Surrogacy for Gay Parents: A Surrogate's Perspective
Three years ago I did something not every surrogate is willing to do, I chose to match with gay parents to help them have a baby, and I did so purposefully. When I decided to become a surrogate the first time, nine years ago, it occurred to me that the profound desire to have a child transcended categories of sexuality, gender, ethnicity and cultures. The surrogacy matching process is a uniquely person process based on compatibility of many variables, but amongst these variables is a surrogate’s comfort level with alternative parents. Because I have chosen to share openly about being a surrogate I am asked many questions from curious people, and sooner or later the conversation turns to “Why couldn’t they carry their own baby?” While two dads bring to the table everything a child could possibly need to thrive outside of the womb, including a loving home, unending support, patience, kindness, stability, and the knowledge and wisdom of their own lives, they do not have a womb between the two of them to gestate the child they so deeply desire. So that is where I came into the picture. Here is what I have loved the most about helping gay parents grow their family.
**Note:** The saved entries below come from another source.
[src/rtl/pa_prio_core.sv]
// Combinational highest-set-bit finder: idx is the top set bit of vec, found = |vec.
module pa_prio_core
    import pa_pkg::*;
#(
    parameter int N     = 8,
    parameter int IDX_W = $clog2(N)
) (
    input  logic [N-1:0]     vec,
    output logic [IDX_W-1:0] idx,
    output logic             found
);

    // Ascending scan: the last set bit written is the highest one.
    always_comb begin
        idx   = '0;
        found = 1'b0;
        for (int i = 0; i < N; i++) begin
            if (vec[i]) begin
                idx   = IDX_W'(i);
                found = 1'b1;
            end
        end
    end

endmodule
**src/rtl/clkdiv_rr_mux.sv**
```systemverilog
// Programmable clock divider that captures one of NCH channels into `out` on every
// divided-clock toggle, round-robin. Optional `hold` input via CLKDIV_HOLD_EN.
module clkdiv_rr_mux #(
  parameter int unsigned WIDTH = 8,
  parameter int unsigned NCH   = 2,
  parameter int unsigned CNT_W = 8
) (
  input  logic                                        clk,
  input  logic                                        reset,
`ifdef CLKDIV_HOLD_EN
  input  logic                                        hold,
`endif
  input  logic [CNT_W-1:0]                            half_per,
  input  logic [NCH*WIDTH-1:0]                        din,
  output logic                                        clk_out,
  output logic                                        edge_stb,
  output logic [((NCH > 2) ? $clog2(NCH) : 1)-1:0]    ch_idx,
  output logic [WIDTH-1:0]                            out
);

  localparam int unsigned IDX_W = (NCH > 2) ? $clog2(NCH) : 1;

  if (NCH < 2 || NCH > 16) begin : g_nch_range
    $error("clkdiv_rr_mux: NCH must be within 2..16");
  end

  logic [CNT_W-1:0] cnt_q, cnt_d;
  logic [CNT_W-1:0] half_q, half_d;
  logic [IDX_W-1:0] ptr_q, ptr_d;
  logic [IDX_W-1:0] ch_idx_q, ch_idx_d;
  logic [WIDTH-1:0] out_q, out_d;
  logic             clk_out_q, clk_out_d;
  logic             edge_stb_q, edge_stb_d;

  logic [CNT_W-1:0] half_eff_c;
  logic             run_c;
  logic             term_c;
  logic [WIDTH-1:0] chan_c;

  // A programmed half-period of 0 behaves as 1.
  assign half_eff_c = (half_per == '0) ? CNT_W'(1) : half_per;

`ifdef CLKDIV_HOLD_EN
  assign run_c = ~hold;
`else
  assign run_c = 1'b1;
`endif

  assign term_c = (cnt_q == (half_q - CNT_W'(1)));
  assign chan_c = din[int'(ptr_q)*WIDTH +: WIDTH];

  // Next-state: count up, or toggle and capture the next channel at the terminal count.
  always_comb begin
    cnt_d      = cnt_q;
    half_d     = half_q;
    ptr_d      = ptr_q;
    ch_idx_d   = ch_idx_q;
    out_d      = out_q;
    clk_out_d  = clk_out_q;
    edge_stb_d = 1'b0;
    if (run_c) begin
      if (term_c) begin
        clk_out_d  = ~clk_out_q;
        edge_stb_d = 1'b1;
        out_d      = chan_c;
        ch_idx_d   = ptr_q;
        ptr_d      = (ptr_q == IDX_W'(NCH - 1)) ? '0 : ptr_q + IDX_W'(1);
        cnt_d      = '0;
        half_d     = half_eff_c;
      end else begin
        cnt_d = cnt_q + CNT_W'(1);
      end
    end
  end

  always_ff @(posedge clk) begin
    if (reset) begin
      cnt_q      <= '0;
      half_q     <= half_eff_c;
      ptr_q      <= '0;
      ch_idx_q   <= '0;
      out_q      <= '0;
      clk_out_q  <= 1'b0;
      edge_stb_q <= 1'b0;
    end else begin
      cnt_q      <= cnt_d;
      half_q     <= half_d;
      ptr_q      <= ptr_d;
      ch_idx_q   <= ch_idx_d;
      out_q      <= out_d;
      clk_out_q  <= clk_out_d;
      edge_stb_q <= edge_stb_d;
    end
  end

  assign clk_out  = clk_out_q;
  assign edge_stb = edge_stb_q;
  assign ch_idx   = ch_idx_q;
  assign out      = out_q;

endmodule

```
- The joy and hope they bring to the table. While an Intended Mother who has experienced infertility, failed IVF attempts, pregnancy losses and a whole world of heartache often before embarking on a surrogacy journey, my gay dads were a clean slate in this regard. They entered into the surrogacy full of positivity and enthusiasm, and as a surrogate it is incredibly uplifting to share in that energy. While it can be extremely rewarding to help a couple who has suffered emotional wounds to heal through the birth of their child, in my experience there is less emotional baggage overall with gay parents because there is less guilt surrounding their need for help.
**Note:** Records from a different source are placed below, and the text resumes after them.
[src/rtl/operand_fetch.sv]
// operand_fetch
//   Decode-stage operand reader. Drives the register file's two asynchronous
//   read ports, picks each source operand from x0, same-cycle writeback data
//   or register file data, and captures the result into an ID/EX register.
//   A busy bit per register tracks in-flight destinations. Issue stalls on
//   RAW and WAW hazards against those bits.
//
// Ports
//   clk, rst_n                    clock, asynchronous active-low reset
//   in_valid / in_ready           upstream (decode) handshake
//   in_rs1, in_rs2                source register indices
//   in_rs1_en, in_rs2_en          source read enables
//   in_rd, in_rd_we               destination index and write enable
//   rf_a1, rf_a2                  register file read addresses
//   rf_rd1, rf_rd2                register file read data
//   wb_valid, wb_rd, wb_data      writeback commit
//   flush                         kill the entry held in the output register
//   out_valid / out_ready         downstream (execute) handshake
//   out_rs1_data, out_rs2_data    registered operands
//   out_rd, out_rd_we             registered destination

module operand_fetch #(
  parameter int XLEN = 32,
  parameter int AW   = 5
) (
  input  logic            clk,
  input  logic            rst_n,
  input  logic            in_valid,
  output logic            in_ready,
  input  logic [AW-1:0]   in_rs1,
  input  logic [AW-1:0]   in_rs2,
  input  logic            in_rs1_en,
  input  logic            in_rs2_en,
  input  logic [AW-1:0]   in_rd,
  input  logic            in_rd_we,
  output logic [AW-1:0]   rf_a1,
  output logic [AW-1:0]   rf_a2,
  input  logic [XLEN-1:0] rf_rd1,
  input  logic [XLEN-1:0] rf_rd2,
  input  logic            wb_valid,
  input  logic [AW-1:0]   wb_rd,
  input  logic [XLEN-1:0] wb_data,
  input  logic            flush,
  output logic            out_valid,
  input  logic            out_ready,
  output logic [XLEN-1:0] out_rs1_data,
  output logic [XLEN-1:0] out_rs2_data,
  output logic [AW-1:0]   out_rd,
  output logic            out_rd_we
);

  localparam int NREG = 1 << AW;

  logic [NREG-1:0] busy_q, busy_d;
  logic [NREG-1:0] wbClr;
  logic [NREG-1:0] effBusy;
  logic            hazard;
  logic            accept;
  logic [XLEN-1:0] opA, opB;

  logic            out_valid_q;
  logic [XLEN-1:0] out_rs1_q, out_rs2_q;
  logic [AW-1:0]   out_rd_q;
  logic            out_rd_we_q;

  assign rf_a1 = in_rs1;
  assign rf_a2 = in_rs2;

  // A writeback this cycle retires its register immediately, so the busy
  // view used for hazards already has that bit dropped. x0 never counts.
  always_comb begin
    wbClr = '0;
    if (wb_valid && (wb_rd != '0))
      wbClr[wb_rd] = 1'b1;
    effBusy = busy_q & ~wbClr;
    effBusy[0] = 1'b0;
  end

  // Stall on any enabled source or destination that is still in flight,
  // on a full output register that is not draining, and during a flush.
  always_comb begin
    hazard   = (in_rs1_en && effBusy[in_rs1]) ||
               (in_rs2_en && effBusy[in_rs2]) ||
               (in_rd_we  && effBusy[in_rd]);
    in_ready = !flush && !hazard && (!out_valid_q || out_ready);
    accept   = in_valid && in_ready;
  end

  // Operand select: x0 reads zero, a same-cycle writeback to the index
  // bypasses the register file (whose write edge may not have happened yet).
  always_comb begin
    if (in_rs1 == '0)
      opA = '0;
    else if (wbClr[in_rs1])
      opA = wb_data;
    else
      opA = rf_rd1;

    if (in_rs2 == '0)
      opB = '0;
    else if (wbClr[in_rs2])
      opB = wb_data;
    else
      opB = rf_rd2;
  end

  // Scoreboard next state. Later assignments override earlier ones, so a
  // new issue to a register wins over a writeback or flush clearing it.
  always_comb begin
    busy_d = busy_q;
    if (wb_valid)
      busy_d[wb_rd] = 1'b0;
    if (flush && out_valid_q && out_rd_we_q)
      busy_d[out_rd_q] = 1'b0;
    if (accept && in_rd_we && (in_rd != '0))
      busy_d[in_rd] = 1'b1;
    busy_d[0] = 1'b0;
  end

  always_ff @(posedge clk or negedge rst_n) begin
    if (!rst_n)
      busy_q <= '0;
    else
      busy_q <= busy_d;
  end

  // ID/EX register. Flush empties it; an accept loads it; a drain without
  // a new accept empties it; otherwise every field holds.
  always_ff @(posedge clk or negedge rst_n) begin
    if (!rst_n) begin
      out_valid_q <= 1'b0;
      out_rs1_q   <= '0;
      out_rs2_q   <= '0;
      out_rd_q    <= '0;
      out_rd_we_q <= 1'b0;
    end else if (flush) begin
      out_valid_q <= 1'b0;
    end else if (accept) begin
      out_valid_q <= 1'b1;
      out_rs1_q   <= opA;
      out_rs2_q   <= opB;
      out_rd_q    <= in_rd;
      out_rd_we_q <= in_rd_we;
    end else if (out_ready) begin
      out_valid_q <= 1'b0;
    end
  end

  assign out_valid    = out_valid_q;
  assign out_rs1_data = out_rs1_q;
  assign out_rs2_data = out_rs2_q;
  assign out_rd       = out_rd_q;
  assign out_rd_we    = out_rd_we_q;

endmodule

[config.mk]
export PLATFORM = sky130hd
export DESIGN_NAME = operand_fetch
export DESIGN_NICKNAME = d
export VERILOG_FILES = /design/src/rtl/operand_fetch.sv
export SDC_FILE = /design/constraint.sdc
export NUM_CORES = 1
export LEC_CHECK = 0
export ABC_AREA = 1
export BUFFER_PORTS_ARGS = -buffer_cell sky130_fd_sc_hd__buf_2
export CORE_ASPECT_RATIO = 1.75
export CORE_MARGIN = 1.5
export CORE_UTILIZATION = 55
export CTS_BUF_LIST = sky130_fd_sc_hd__clkbuf_4 sky130_fd_sc_hd__clkbuf_8
export CTS_CLUSTER_SIZE = 40
export DETAILED_ROUTE_END_ITERATION = 10
export PLACE_DENSITY = 0.9
export SLEW_MARGIN = 10
export SYNTH_ARGS = -nofsm -noshare
export SYNTH_HDL_FRONTEND = slang
export SYNTH_SLANG_ARGS = --single-unit
[constraint.sdc]
create_clock -name clk -period 2 [get_ports clk]
set_input_delay 0.1 -clock clk [delete_from_list [all_inputs] [get_ports clk]]
set_output_delay 0.1 -clock clk [all_outputs]
set_load 0.01 [all_outputs]
==> flow_summary.ini, run 1 <==
[clocking]
clockBufferDepth = 2
cts_inserted_buffers = 9
cts-root-buf = clkbuf_8
htree_levels = 3
numClockSinks = 102

[synth]
synth_seq_cells = 102
ys_types = 30
async_flop_share_pct = 100.0
syn_area_um2 = 7194
syn_nets = 1273
yosysSeqAreaShare_pct = 35.48
synthTopCellsByArea = dfrtp_1, nand2_1, nand3_1
ys.flop_type = dfrtp_1
yosysTopAreaCellShare_pct = 35.48
syn_avg_cell_area_um2 = 6.267
syn-instance-count = 1148
synth_edf_count = 0
ys_warn_count = 0
netlist_top_cells_count = nand2_1, nor2_1, nand3_1
synth_area_leader_cell = dfrtp_1
yosysMostFrequentCell = nand2_1

[floorplan]
initial_core_util_pct = 55.91
die_x_um = 89.46
rows = 55
io_pins = 207
fp.dieH_um = 154.3

[outcome]
haltStage = global routing (5_1_grt)
stop_error = [ERROR GRT-0232] Routing congestion too high. Check the congestion heatmap in the GUI.
status = stopped before the end

[global_route]
grt_usage_pct = 64.14
grt_max_degree = 48
grt-ovfl-total = 6

[timing]
worst-ep-kind = register input
crit_endpoint = busy_q[5]$_DFF_PN0_/D

[placement]
dp_hpwl_um = 22310
dp_slack_ns = -0.4855
port_buffers = 206
routabilityCongestion = 1.095
## logic make-up after synthesis
group / synth area share, %
DFF: 35.48
buffers and inverters: 11.46
AOI/OAI and AO/OA: 12.47
and+or+nand+nor: 40.59
## stage by stage
step / util, % / TNS, ns / instances / cell area (µm²) / hold WS [ns]
after global placement: 72.54 / -41.05 / 1602 / 9335 / 0.08439
after detailed placement: 72.54 / -44.28 / 1602 / 9335 / 0.09106
after floorplan: - / 0 / 1148 / 7194 / -0.1956
after CTS: 75.82 / -1.336 / 1627 / 9757 / 0.01116
## metal layers
metal  GRT usage, %  GRT overflow
met1          63.62             0
met4          64.91             3
met5          3.953             0
met2          85.50             3
met3          40.66             0
## what timing repair did
action | 4_1_cts
endpoints found under the hold margin | 34
setup buffers | 5
pin swaps | 6
gates resized for setup | 29
gates cloned | 3
setup endpoints to repair | 101
hold buffers | 2
==> inputs of run 2 (changes only) <==
==> config.mk (replaced) <==
export PLATFORM = sky130hd
export DESIGN_NAME = operand_fetch
export DESIGN_NICKNAME = d
export VERILOG_FILES = /design/src/rtl/operand_fetch.sv
export SDC_FILE = /design/constraint.sdc
export NUM_CORES = 1
export LEC_CHECK = 0
export ABC_AREA = 1
export BUFFER_PORTS_ARGS = -buffer_cell sky130_fd_sc_hd__buf_2
export CORE_MARGIN = 1.5
export CORE_UTILIZATION = 40
export DETAILED_ROUTE_END_ITERATION = 10
export PLACE_DENSITY_LB_ADDON = 0.15
export SLEW_MARGIN = 10
export SYNTH_ARGS = -nofsm -noshare
export SYNTH_HDL_FRONTEND = slang
export SYNTH_SLANG_ARGS = --single-unit
==> run 2 against run 1 <==
  * The flow now finishes, with violations (setup timing)
  * Synthesized cell count stayed put
  * Area after synthesis unchanged
==> flow_summary.ini, run 2 <==
[global_route]
grt_pass1_vias = 8231
grt-ovfl-total = 0
grt_max_degree = 58
grt_usage_pct = 30.20
grt_pass1_wl_um = 43480
antenna_found_initial = 0

[min_path]
hold_path_class = primary input to flop

[critical_path]
crit_chain = inv_1 > o21ai_2 > nand2_1 > inv_1 > nand3_1 > nor2_1 > nand3_1 > nor2_2 > nor2_2 > nand3_4 > nor2_4 > buf_6 > buf_12 > clkbuf_16 > nand3_1 > nand2_1
worst_setup_path_start_kind = flop
cp.arrival_ns = 2.30
cpLargestDelayFamily = simple AND/OR/NAND/NOR gates
cp-end-kind = flop
cp_slowest_cell = dfrtp_1
crit_required_ns = 2.26
crit_fanout = 6
path_buf_inv = 5
slowest_delay_ns = 0.37
cp_common_cell = nand3_1
crit_type = flop to flop

[synth]
netlist_top_cells_count = nand2_1, nor2_1, nand3_1
yosysMostFrequentCell = nand2_1
synth_seq_cells = 102
syn-instance-count = 1148
ys.flop_type = dfrtp_1
synthTopCellsByArea = dfrtp_1, nand2_1, nand3_1
syn_avg_cell_area_um2 = 6.267
yosysTopAreaCellShare_pct = 35.48
yosysSeqAreaShare_pct = 35.48
async_flop_share_pct = 100.0
ys_types = 30
syn_nets = 1273
synth_area_leader_cell = dfrtp_1
syn_area_um2 = 7194
synth_edf_count = 0
ys_warn_count = 0

[finish]
multi_input_area_um2 = 4217
fin_nets = 1596
final_common_cell = nand2_1
drive_gt1_share_pct = 34.49
layout_common_cells = nand2_1, buf_2, buf_4, nor2_1, nand3_1
final_cells = 1701
seqCellArea_um2 = 2552
syn_to_final_growth_pct = 48.61
antennaDiodeCount = 0
n_fill_cell = 1661

[floorplan]
io_pins = 207
core_region_area_um2 = 17420
fp.dieH_um = 137.1
die_x_um = 137.1
rows = 48
initial_core_util_pct = 41.31
dieArea_um2 = 18800

[timing]
fin_crit_ns = 2.044
period_share_pct = 102.2
slew_headroom_pct = 70.93
drv_slew = 0
holdWs_ns = 0.01225
finalWorstSetupSlack_ns = -0.04448
setup-violations-final = 26
hold_violations = 0
max_clock_freq_mhz = 489.1
fin_skew_ns = 0.01402
rsz0062_at_grt = yes
worst_slew_pin_slew_ns = 0.4360

[job]
maxCapViolations = 0

[detailed_routing]
vias = 9190
via_per_inst = 5.403
wl_per_cell_um = 17.31
remaining_drc_errors = 0
finalWirelength_um = 29440
first_iter_violations = 788
dr.pass1.iters = 7
drt.antenna.violating_nets = 0

[placement]
port_buffers = 206
dp_hpwl_um = 20320
dp_cells = 1656
routabilityCongestion = 0.9739

[power]
power_density_nw_per_um2 = 757.3
p_leak_uw = 0.005748
ir_drop_uv = 444.2

[outcome]
violations = setup timing
status = finished, violations left

[clocking]
cts_inserted_buffers = 9
numClockSinks = 102
insertion_delay_ns = 0.37
cts_tree = yes
clockBufferDepth = 2
htree_levels = 3
cts.reportedPaths.clkPinSlew_ns = 0.08
cts-root-buf = clkbuf_16
run 2: cell counts after synthesis:
No cell type changed its count.
run 2: area by class of cell:
cell class / count / share of cell area, %
well taps: 225 / 2.633
flip-flops and latches: 102 / 23.87
clock buffers: 10 / 2.235
repair buffers: 385 / 27.14
clock inverters: 6 / 0.5383
multi-input cells: 860 / 39.44
inverters: 113 / 4.143
run 2: kinds of logic after synthesis:
kind of cell    Yosys count  synth area share [%]
simple gates            693                 40.59
compound gates          167                 12.47
flops                   102                 35.48
buf+inv                 186                 11.46
run 2: worst register-to-register path, stage by stage (launching register included):
cell and delay (ns):
dfrtp_1 0.37, inv_1 0.08, o21ai_2 0.17, nand2_1 0.07, inv_1 0.05, nand3_1 0.08
nor2_1 0.10, nand3_1 0.09, nor2_2 0.15, nor2_2 0.07, nand3_4 0.08, nor2_4 0.05
buf_6 0.12, buf_12 0.14, clkbuf_16 0.17, nand3_1 0.09, nand2_1 0.06
run 2: per-layer routing:
metal  GRT usage (%)  vias to the layer above  wire length [µm]
met5               0                        -                 0
met4           11.29                        0               927
met3           4.296                       91              2332
met2           47.35                      475             13470
met1           42.19                     4268             12710
li1                -                     4356                 -
run 2: stage by stage:
| step | instance area (µm²) | setup TNS [ns] | total power, µW | worst slack (ns) | utilization [%] |
|---|---|---|---|---|---|
| after floorplan | 7194 | 0 | 4502 | 0.05127 | - |
| after global placement | 9390 | -40.90 | 5877 | -0.4658 | 53.92 |
| after detailed placement | 9390 | -43.00 | 5904 | -0.4782 | 53.92 |
| after CTS | 10070 | -0.4005 | 7849 | -0.02988 | 57.84 |
| after global routing | 10690 | -5.549 | 8597 | -0.09844 | 61.39 |
| final | 10690 | -0.3193 | 8096 | -0.04448 | 61.39 |
run 2: final timing paths:
| kind | from | endpoint | slack [ns] | cells past startpoint |
|---|---|---|---|---|
| worst max-delay path | busy_q[26]$_DFF_PN0_ | out_rs1_data[7]$_DFFE_PN0P_ | -0.04 | 16 |
| worst min-delay path | out_ready | out_valid$_DFFE_PN0P_ | 0.01 | 4 |
| worst max register to register | busy_q[26]$_DFF_PN0_ | out_rs1_data[7]$_DFFE_PN0P_ | -0.04 | 16 |
| worst min register to register | out_rs1_data[24]$_DFFE_PN0P_ | out_rs1_data[24]$_DFFE_PN0P_ | 0.47 | 2 |
| max in group asynchronous | rst_n | out_rs2_data[6]$_DFFE_PN0P_ | 1.14 | 3 |
| min in group asynchronous | rst_n | out_rd[0]$_DFFE_PN0P_ | 0.22 | 2 |
run 2: power by group:
part           internal (µW)  switching [µW]  leakage, µW  total (µW)
Combinational           1410            1900      0.00432        3310
Clock                    914             896     0.000148        1810
Sequential              2630             342      0.00128        2980
run 2: what timing repair did:
item,4_1_cts,5_1_grt
gates cloned,6,9
pin swaps,7,50
endpoints found under the hold margin,28,0
setup buffers,8,7
hold buffers,2,0
endpoints found under the setup margin,93,102
resized for setup,44,122
Note: power is estimated with default switching activity, not from simulation.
- They were unbelievably supportive in their own relationships and in the relationships with their surrogates. They chose their partner knowing someday they would need help with having children if they mutually decided upon this. For many people choosing a mate is based on procreation, but when traditional means of procreation are off the table, the relationships I have witnessed are very special. My gay parents were polar opposites, one was a farmer and the other was a brain surgeon, and yet they were the perfect balances to each other: true partners in every sense. Their supportive loving relationship with each other translated to a very supportive relationship with me as their surrogate, and extended to support of my family because this is a family process.
- The sense of humor we all shared. Again, without guilt, without baggage, and motivated by pure joy we were able to laugh together more times than I can count. The couple that I helped had an one child already through surrogacy and I carried their second child, so they sent me pictures of their oldest child often. I still remember receiving a picture of their two year old boy dress in a full suit, tie, cap and all. The text message read, “Does this outfit scream ‘My dads are gay!’?” This became a running joke throughout our pregnancy, sharing pictures of the most sharp looking baby outfits we could find and asking that question. We shared in so many laughs, and I’d like to think all of that laughter during the pregnancy is why their little boy is such a happy child now because he received that wonderful energy through the womb.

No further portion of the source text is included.